Seagate is now shipping 44TB hard drives, using lasers to increase stored data density. They expect to reach 100TB in the not distant future, all in the same form factor that has been standard for decades. My first personally owned hard drive was 10MB, an 8-inch "Winchester" in a case twice the size as the disk to include the power supply and other electronics. It died after a few weeks. I won't even detail the disks I dealt with for PDP-11s -- massive multidisk platters that we'd take in and out of drives the size of washing machines. A bit less than 100MB formatted for the RP04.
Long ago when I ran the PDP-11's at the Bland Corporation, I used to like staring into the RP04s when they were running. They had transparent glass covers and the high speed spinning was mesmerizing -- to me anyway. Bizarrely, when I had to replace my (almost 40 year old?) clothes washer recently, the new one has a direct drive motor that spins the drum so fast (with a similar glass cover) that it is very reminiscent of the RP04 experience.

@lauren

Front loaders or top loaders?
How long did it take to figure out you could put clothes in one or the other.

@ipd Top load, just like the RP04!
To get past 100TB they'll probably use lasers and fairy dust.

@lauren Incomprehensibly vast storage capacity.

To describe computer users as spoilt is a kind of understatement.

I too experienced washing machine sized hard drives from 1983 at IBM. I worked on a robotic magnetic tape storage 'library'.

@NicelyManifest @lauren Reading this reminded me of the time I went to pull disk packs out of the archive and discovered that someone had put a stack of 4 or 5 on the floor and used them as a step-stool. 😱 They did not survive the experience. (The disks not the culprit, who escaped undiscovered.)
@teresa_athome @NicelyManifest Ouch. I used to be pretty nervous pulling them out of drives and putting them back in. I had this nightmare of the latch holding the platters inside the cake cover letting loose before I could get the plastic bottom piece in place.

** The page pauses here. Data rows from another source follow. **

===== ./design.v =====
module serialula
  (
   input            clk,
   input            jp1,    
   input            E,
   input [7:0]      Data,
   input            nCS,
   output           CasMotor,
   input            CasIn,
   output [1:0]     CasOut,
   output           TxC,
   input            TxD,
   output           RxC,
   output           RxD,
   output           DCD,
   input            RTSI,
   output           CTSO,
   input            Din,
   output           Dout,
   input            CTSI,
   output           RTSO
   );
   wire         vlsi_mode = 1'b0;
   reg [7:0]        control;
   wire [2:0]       ctrl_tx_baud       = control[2:0];
   wire [2:0]       ctrl_rx_baud       = control[5:3];
   wire             ctrl_reverse_tones = control[3] & vlsi_mode;
   wire             ctrl_rs423_sel     = control[6];
   wire             ctrl_motor_on      = control[7];
   reg [9:0]        clk_divider;
   reg              tx_clk;
   reg              rx_clk;
   wire [2:0]       sine_in;
   reg [2:0]        burst_counter;
   reg [10-1:0] high_tone_counter;
   wire [10-1:0] high_tone_threshold;
   reg              high_tone_detect;
   reg              txd_s;
   reg              enable_s;
   reg              cas_clk_recovered;
   reg              cas_din_recovered;
   reg              cas_din_synchronized;
   reg              cas_din_filtered;
   reg              cas_din_edge;
   reg [1:0]        filter_counter;
   reg [7:0]        bit_counter;
   wire             burst0;
   wire             burst1;
   reg              is_long;
   reg              is_long_last;
   always @(negedge E) begin
      if (!nCS) begin
         control <= Data;
      end
   end
   always @(posedge clk) begin
      clk_divider <= clk_divider + 1'b1;
   end
   always @(*) begin
      case (ctrl_tx_baud)
        3'b000: tx_clk = clk;             
        3'b100: tx_clk = clk_divider[0];  
        3'b010: tx_clk = clk_divider[1];  
        3'b110: tx_clk = clk_divider[2];  
        3'b001: tx_clk = clk_divider[3];  
        3'b101: tx_clk = clk_divider[5];  
        3'b011: tx_clk = clk_divider[6];  
        3'b111: tx_clk = clk_divider[7];  
      endcase
   end
   always @(*) begin
      case (ctrl_rx_baud)
        3'b000: rx_clk = clk;             
        3'b100: rx_clk = clk_divider[0];  
        3'b010: rx_clk = clk_divider[1];  
        3'b110: rx_clk = clk_divider[2];  
        3'b001: rx_clk = clk_divider[3];  
        3'b101: rx_clk = clk_divider[5];  
        3'b011: rx_clk = clk_divider[6];  
        3'b111: rx_clk = clk_divider[7];  
      endcase
   end
   always @(posedge clk) begin
      if (clk_divider[0]) begin
         cas_din_edge <= 1'b0;
         cas_din_synchronized <= CasIn;
         if (cas_din_filtered == cas_din_synchronized) begin
            filter_counter <= 0;
         end else begin
            filter_counter <= filter_counter + 1;
            if (&filter_counter) begin
               cas_din_filtered <= cas_din_synchronized;
               cas_din_edge <= 1'b1;
            end
         end
      end
   end
   assign burst0 = (bit_counter == 8'h08);  
   assign burst1 = (bit_counter == 8'hB0);  
   always @(posedge clk) begin
      if (clk_divider[0]) begin
         if (cas_din_edge) begin
            bit_counter <= 0;
         end else if (!(&bit_counter)) begin
            bit_counter <= bit_counter + 1'b1;
         end
         if (burst0 || burst1 || |burst_counter) begin
            burst_counter <= burst_counter + 1'b1;
         end
         if (|burst_counter) begin
            cas_clk_recovered <= !burst_counter[0];
         end else begin
            cas_clk_recovered <= 1'b1;
         end
         if (cas_din_edge) begin
            is_long <= 1'b0;
            is_long_last <= is_long;
         end else if (burst1) begin
            is_long <= 1'b1;
         end
         if (cas_din_edge) begin
            if (is_long) begin
               cas_din_recovered <= ctrl_reverse_tones;
            end else if (!is_long_last) begin
               cas_din_recovered <= !ctrl_reverse_tones;
            end
         end
      end
   end
   assign high_tone_threshold = vlsi_mode ? 445 :
                                962;
   always @(posedge clk) begin
      if (&clk_divider[7:0]) begin
         if (!cas_din_recovered || !ctrl_motor_on) begin
            high_tone_counter <= 0;
         end else if (!(&high_tone_counter)) begin
            high_tone_counter <= high_tone_counter + 1;
         end
         high_tone_detect <= (high_tone_counter == high_tone_threshold);
      end
   end
   assign sine_in = txd_s ? clk_divider[8:6] : clk_divider[9:7];
   always @(posedge clk) begin
      if (&clk_divider[9:0]) begin
         txd_s <= TxD ^ ctrl_reverse_tones;
         enable_s <= !ctrl_rs423_sel & !RTSI;
      end
   end
   assign CasOut[1] = (enable_s &    sine_in[2]   ) ? 1'bZ : 1'b0;
   assign CasOut[0] = (enable_s & !(^sine_in[2:0])) ? 1'bZ : 1'b0;
   assign Dout = !TxD;
   assign TxC  = tx_clk;
   assign DCD  = ctrl_rs423_sel ? 1'b0 : high_tone_detect;
   assign RxC  = ctrl_rs423_sel ? rx_clk : cas_clk_recovered;
   assign RxD  = ctrl_rs423_sel ? !Din : cas_din_recovered;
   assign RTSO = ctrl_rs423_sel ? !RTSI : 1'b0;
   assign CTSO = ctrl_rs423_sel ? !CTSI : 1'b0;
   assign CasMotor = ctrl_motor_on;
endmodule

@lauren @teresa_athome I never got that close to disk drives. Sounds very risky normal work practice!

Now we have a flash card the size of a thumbnail with gigantically larger storage

@lauren @NicelyManifest They were awkward handle for sure. It didn't help that they were top loaded and I'm on the shorter side. I was glad to see them go.

@teresa_athome @lauren Software can get very bloated because we are spoilt with capacity.

Horizon Forza 5 game on Xbox is 141Gb in size. It is a most magnficent game but ... why sooo much memory?

@lauren And AI tech bros have bought out all planned production for the next 5 years, I bet…

In all seriousness tho, the way HDD technology has increased storage is amazing (likewise, LTO tape). Nobody thought that spinning and streaming rust could hold so much data a decade or more ago

@FurryBeta WD's somewhat similar devices are supposedly sold out for the year.
@lauren Most HDD manufacturers are. I was (somewhat) trying to to joke that the AI companies would buy up production of products that don’t even exist yet
@lauren The price is always something that amazes me. I don't recall how much I paid but remember saving up for my first 10MB.
@junior And that was all in old dollars. Enormously expensive.
@lauren
Heavy and fragile.
@EugestShirley And don't overtighten. But not loose, either!
@lauren I wonder how reliable they are?

@lauren Oh cool! I hadn’t been following drive technology for a few years and it seems HAMR (or is it HDMR now?) has actually hit the market.

Physics is phun.

https://en.wikipedia.org/wiki/Heat-assisted_magnetic_recording

Heat-assisted magnetic recording - Wikipedia

@cmdrmoto @lauren HAMR has been a thing for at least five years already, and those drives have constantly shown to be slower and less reliable than classic CMR drives (not as bad as the SMR ("shingled recording") drives, but still awful bit failure rates).. so they give you the perfect combination to lose even more data in one go.
Best just stay away from those series..
@lauren its so cool youve worked with pdp11's! I think they're cool, bec if i remember right thats the first instance of a unix kernel on any computer??
@RoseGirl As I recall Ken's first version was on the PDP-7 (in asm I think), and then he ported to an available 11.
@lauren My first x86 machine was pieced together from other people's leftovers, and the pages of Computer Shopper. I got a 5MB Rodime drive, but had to get the interface card from a used parts ad. It required a _full_length_ RLL controller card. Old timers will recall the 5150 cases had those slots at the _front_ of the case to hold the front edge of these long cards.